Nacido en la ciudad valenciana de Chiva, el 8 de diciembre 1971, fue su abuelo Leandro quien le inculcó la afición por el toreo y enseñó las primeras reglas, mostrándose ya desde bien pequeño como un superdotado. Vistió su primer traje de luces en Baeza el 10 de agosto de 1986 y debutó con picadores en Castellón el 9 de marzo de 1987 con José Luis Torres y Curro Trillo en la lidia de novillos de Bernardino Piriz. Se presentó en Madrid el 1 de octubre del mismo año lidiando novillos de Lupi, tras haber ganado el prestigioso Zapato de Oro de Arnedo. En 1989 sumó 59 novilladas, toreando por última vez en la categoría el 28 de febrero de 1990, en la plaza de toros de Navas de San Juan, donde lidió mano a mano con Jocho II un encierro de Apolinar Soriano. La alternativa se celebró el 16 de marzo de 1990, viernes, en Valencia, en el séptimo festejo del abono de aquel año, siendo su padrino José Miguel Arroyo “Joselito” y Miguel Báez “Litri”, el testigo.

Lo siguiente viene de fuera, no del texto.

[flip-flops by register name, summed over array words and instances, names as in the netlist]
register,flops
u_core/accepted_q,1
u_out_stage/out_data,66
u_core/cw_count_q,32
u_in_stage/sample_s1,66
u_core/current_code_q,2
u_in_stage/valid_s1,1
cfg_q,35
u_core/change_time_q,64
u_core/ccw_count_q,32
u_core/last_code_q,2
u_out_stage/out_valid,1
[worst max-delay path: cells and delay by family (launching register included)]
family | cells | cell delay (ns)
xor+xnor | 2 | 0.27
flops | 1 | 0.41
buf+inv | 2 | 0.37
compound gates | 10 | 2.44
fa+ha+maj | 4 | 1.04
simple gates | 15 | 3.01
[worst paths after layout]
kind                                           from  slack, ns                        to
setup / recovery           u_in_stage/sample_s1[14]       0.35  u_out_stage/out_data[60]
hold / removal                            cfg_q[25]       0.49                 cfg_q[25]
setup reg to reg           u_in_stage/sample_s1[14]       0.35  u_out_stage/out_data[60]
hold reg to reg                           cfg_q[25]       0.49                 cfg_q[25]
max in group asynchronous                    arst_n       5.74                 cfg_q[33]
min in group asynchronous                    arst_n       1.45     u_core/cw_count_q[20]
File: src/design/crfp_pkg.sv
// Shared types and constants for the camera response frame parser.
`timescale 1ns / 1ps
`default_nettype none

package crfp_pkg;

  localparam int unsigned PosW = 17;

  localparam logic [7:0] SOF_BYTE = 8'h55;
  localparam logic [7:0] EOF_BYTE = 8'h23;
  localparam logic [7:0] CMD_H    = 8'h48;
  localparam logic [7:0] CMD_R    = 8'h52;
  localparam logic [7:0] CMD_E    = 8'h45;

  // Frame positions with fixed meaning
  localparam logic [PosW-1:0] POS_HUNT    = 17'd0;
  localparam logic [PosW-1:0] POS_CMD     = 17'd1;
  localparam logic [PosW-1:0] POS_SIZE0   = 17'd2;
  localparam logic [PosW-1:0] POS_SIZE3   = 17'd5;
  localparam logic [PosW-1:0] POS_PAY1    = 17'd7;
  localparam logic [PosW-1:0] POS_R_END   = 17'd8;
  localparam logic [PosW-1:0] PAY_OFFSET  = 17'd6;
  // Last reachable position: checksum high byte of a maximum length frame
  localparam logic [PosW-1:0] POS_MAX     = 17'd65542;
  localparam logic [15:0]     LEN_MIN     = 16'd3;

  typedef enum logic [2:0] {
    EV_DISCARD = 3'd0,
    EV_HEADER  = 3'd1,
    EV_PAYLOAD = 3'd2,
    EV_CSUM_LO = 3'd3,
    EV_SHORT   = 3'd4,
    EV_GOOD    = 3'd5,
    EV_BAD     = 3'd6
  } crfp_event_e;

  typedef struct packed {
    logic [PosW-1:0] position;
    logic [7:0]      command;
    logic [31:0]     size;
    logic [15:0]     running_sum;
    logic [7:0]      checksum_low;
    logic [15:0]     first_two;
    logic            done;
  } crfp_state_t;

  typedef struct packed {
    crfp_event_e event_res;
    logic [7:0]  payload_byte;
    logic [15:0] payload_index;
  } crfp_result_t;

endpackage

`default_nettype wire

File: src/design/crfp_step.sv
// Per-byte deframing step: next parser state and the result for one byte.
`timescale 1ns / 1ps
`default_nettype none

module crfp_step (
  input  crfp_pkg::crfp_state_t  cur_i,
  input  logic [7:0]             rx_byte_i,
  input  logic                   host_sent_i,
  output crfp_pkg::crfp_state_t  nxt_o,
  output crfp_pkg::crfp_result_t res_o
);
  import crfp_pkg::*;

  logic [15:0]     len;
  logic [PosW-1:0] len_p6;
  logic [PosW-1:0] pidx;
  logic            short_cmd;

  assign len       = cur_i.size[31:16];
  assign len_p6    = {1'b0, len} + PAY_OFFSET;
  assign pidx      = cur_i.position - PAY_OFFSET;
  assign short_cmd = (cur_i.command == CMD_H) || (cur_i.command == CMD_E);

  always_comb begin
    nxt_o = cur_i;
    res_o.event_res     = EV_DISCARD;
    res_o.payload_byte  = 8'h00;
    res_o.payload_index = 16'h0000;

    if (host_sent_i) begin
      nxt_o.done     = 1'b0;
      nxt_o.position = POS_HUNT;
    end else if (cur_i.position == POS_HUNT) begin
      nxt_o.done = 1'b0;
      if (rx_byte_i == SOF_BYTE) begin
        nxt_o.running_sum = 16'h0000;
        nxt_o.position    = POS_CMD;
        res_o.event_res   = EV_HEADER;
      end
    end else if (cur_i.position == POS_CMD) begin
      nxt_o.command   = rx_byte_i;
      nxt_o.position  = POS_SIZE0;
      res_o.event_res = EV_HEADER;
    end else if (cur_i.position == POS_SIZE0) begin
      if (short_cmd && rx_byte_i == EOF_BYTE) begin
        nxt_o.done      = 1'b1;
        nxt_o.position  = POS_HUNT;
        res_o.event_res = EV_SHORT;
      end else begin
        nxt_o.size      = {24'h000000, rx_byte_i};
        nxt_o.position  = cur_i.position + 17'd1;
        res_o.event_res = EV_HEADER;
      end
    end else if (cur_i.position <= POS_SIZE3) begin
      // Size word bytes 1..3, little endian
      case (cur_i.position[1:0])
        2'd3:    nxt_o.size[15:8]  = rx_byte_i;
        2'd0:    nxt_o.size[23:16] = rx_byte_i;
        2'd1:    nxt_o.size[31:24] = rx_byte_i;
        default: nxt_o.size        = cur_i.size;
      endcase
      nxt_o.position  = cur_i.position + 17'd1;
      res_o.event_res = EV_HEADER;
    end else if (cur_i.position == POS_R_END && cur_i.command == CMD_R
                 && rx_byte_i == EOF_BYTE) begin
      nxt_o.done      = 1'b1;
      nxt_o.position  = POS_HUNT;
      res_o.event_res = EV_SHORT;
    end else if (cur_i.position == POS_R_END && len < LEN_MIN) begin
      nxt_o.done      = 1'b0;
      nxt_o.position  = POS_HUNT;
      res_o.event_res = EV_BAD;
    end else if (cur_i.position <= POS_PAY1 || cur_i.position < len_p6) begin
      // The first two payload bytes always stream, even past len
      res_o.event_res     = EV_PAYLOAD;
      res_o.payload_byte  = rx_byte_i;
      res_o.payload_index = pidx[15:0];
      if (pidx < {1'b0, len}) begin
        nxt_o.running_sum = cur_i.running_sum + {8'h00, rx_byte_i};
      end
      if (pidx == 17'd0) begin
        nxt_o.first_two[7:0] = rx_byte_i;
      end else if (pidx == 17'd1) begin
        nxt_o.first_two[15:8] = rx_byte_i;
      end
      nxt_o.position = cur_i.position + 17'd1;
    end else if (cur_i.position == len_p6) begin
      nxt_o.checksum_low = rx_byte_i;
      nxt_o.position     = cur_i.position + 17'd1;
      res_o.event_res    = EV_CSUM_LO;
    end else begin
      if ({rx_byte_i, cur_i.checksum_low} == cur_i.running_sum) begin
        nxt_o.done      = 1'b1;
        res_o.event_res = EV_GOOD;
      end else begin
        nxt_o.done      = 1'b0;
        res_o.event_res = EV_BAD;
      end
      nxt_o.position = POS_HUNT;
    end
  end

endmodule

`default_nettype wire

File: src/design/camera_response_frame_parser.sv
// Top level: input register, per-byte step logic, parser state and result register.
// Datapath: a byte taken into the input register goes through the step logic into the result and state registers.
// Throughput: one byte per cycle while the output is not stalled; the step logic is combinational.
// Stalls: in_stall_o rises only when the input register is full and the result is held.
// Reset: asynchronous, active low; the parser hunts for a start byte with all state zero.
`timescale 1ns / 1ps
`default_nettype none

module camera_response_frame_parser (
  input  logic        clk_i,
  input  logic        rst_ni,
  input  logic        in_valid_i,
  output logic        in_stall_o,
  input  logic [7:0]  rx_byte_i,
  input  logic        host_sent_i,
  output logic        out_valid_o,
  input  logic        out_stall_i,
  output logic [2:0]  event_res_o,
  output logic [7:0]  payload_byte_o,
  output logic [15:0] payload_index_o,
  output logic [7:0]  command_code_o,
  output logic [31:0] size_word_o,
  output logic [15:0] packet_count_o,
  output logic        frame_done_o
);
  import crfp_pkg::*;

  logic         in_valid_q;
  logic [7:0]   rx_byte_q;
  logic         host_sent_q;
  logic         out_valid_q;
  logic         out_adv;
  logic         in_adv;
  crfp_state_t  state_q, state_d;
  crfp_result_t res_q, res_d;

  // Result register frees up when empty or taken this cycle
  assign out_adv    = in_valid_q && (!out_valid_q || !out_stall_i);
  assign in_adv     = !in_valid_q || out_adv;
  assign in_stall_o = !in_adv;

  always_ff @(posedge clk_i or negedge rst_ni) begin
    if (!rst_ni) begin
      in_valid_q <= 1'b0;
    end else if (in_adv) begin
      in_valid_q <= in_valid_i;
    end
  end

  always_ff @(posedge clk_i) begin
    if (in_adv && in_valid_i) begin
      rx_byte_q   <= rx_byte_i;
      host_sent_q <= host_sent_i;
    end
  end

  crfp_step u_step (
    .cur_i       (state_q),
    .rx_byte_i   (rx_byte_q),
    .host_sent_i (host_sent_q),
    .nxt_o       (state_d),
    .res_o       (res_d)
  );

  // State only moves together with the result register, so it always
  // matches the transaction currently on the output.
  always_ff @(posedge clk_i or negedge rst_ni) begin
    if (!rst_ni) begin
      state_q     <= '0;
      out_valid_q <= 1'b0;
    end else begin
      if (out_adv) begin
        state_q <= state_d;
      end
      if (out_adv) begin
        out_valid_q <= 1'b1;
      end else if (!out_stall_i) begin
        out_valid_q <= 1'b0;
      end
    end
  end

  always_ff @(posedge clk_i) begin
    if (out_adv) begin
      res_q <= res_d;
    end
  end

  assign out_valid_o     = out_valid_q;
  assign event_res_o     = res_q.event_res;
  assign payload_byte_o  = res_q.payload_byte;
  assign payload_index_o = res_q.payload_index;
  assign command_code_o  = state_q.command;
  assign size_word_o     = state_q.size;
  assign packet_count_o  = state_q.first_two;
  assign frame_done_o    = state_q.done;

  property p_no_bubble_stall;
    @(posedge clk_i) disable iff (!rst_ni)
      in_stall_o |-> (in_valid_q && out_valid_q);
  endproperty
  a_no_bubble_stall: assert property (p_no_bubble_stall)
    else $error("input stalled while the pipeline has room");

  property p_pos_range;
    @(posedge clk_i) disable iff (!rst_ni)
      state_q.position <= POS_MAX;
  endproperty
  a_pos_range: assert property (p_pos_range)
    else $error("frame position beyond the longest frame");

  property p_good_done;
    @(posedge clk_i) disable iff (!rst_ni)
      (out_valid_o && (res_q.event_res == EV_GOOD || res_q.event_res == EV_SHORT))
        |-> frame_done_o;
  endproperty
  a_good_done: assert property (p_good_done)
    else $error("completed frame without done flag");

  property p_end_hunts;
    @(posedge clk_i) disable iff (!rst_ni)
      (out_valid_o && (res_q.event_res == EV_GOOD || res_q.event_res == EV_BAD
                       || res_q.event_res == EV_SHORT))
        |-> (state_q.position == POS_HUNT);
  endproperty
  a_end_hunts: assert property (p_end_hunts)
    else $error("frame ended but parser did not return to hunting");

  property p_payload_zero;
    @(posedge clk_i) disable iff (!rst_ni)
      (out_valid_o && res_q.event_res != EV_PAYLOAD)
        |-> (payload_byte_o == 8'h00 && payload_index_o == 16'h0000);
  endproperty
  a_payload_zero: assert property (p_payload_zero)
    else $error("payload fields set outside a payload transaction");

endmodule

`default_nettype wire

El toro de la cesión fue un sobrero de Diego Puerta, de nombre ‘Talentoso’, marcado con el número 21 de 505 kilos, brindado a su abuelo Leandro y del que le concedieron la primera oreja que paseaba como matador. En aquella función, el nuevo matador ya dejó bien claro que no era cualquier cosa y dio un curso de compostura en el toro de la alternativa. La faena no fue redonda, pues las condiciones del toro tampoco lo permitían, pero apuntaba ya toda la torería y ciencia lidiadora que ha desarrollado a lo largo de su excepcional carrera. Con su segundo, manso y rajado nada más empezar su lidia, apenas pudo mostrar detalles de su clase y estar valiente y compuesto.

A lo largo de estas tres décadas, en las que ha logrado innumerables premios, trofeos y distinciones, dejando una estadística fuera del alcance de cualquier otro diestro, se ha consagrado como un de los toreros más importantes de la historia de la tauromaquia.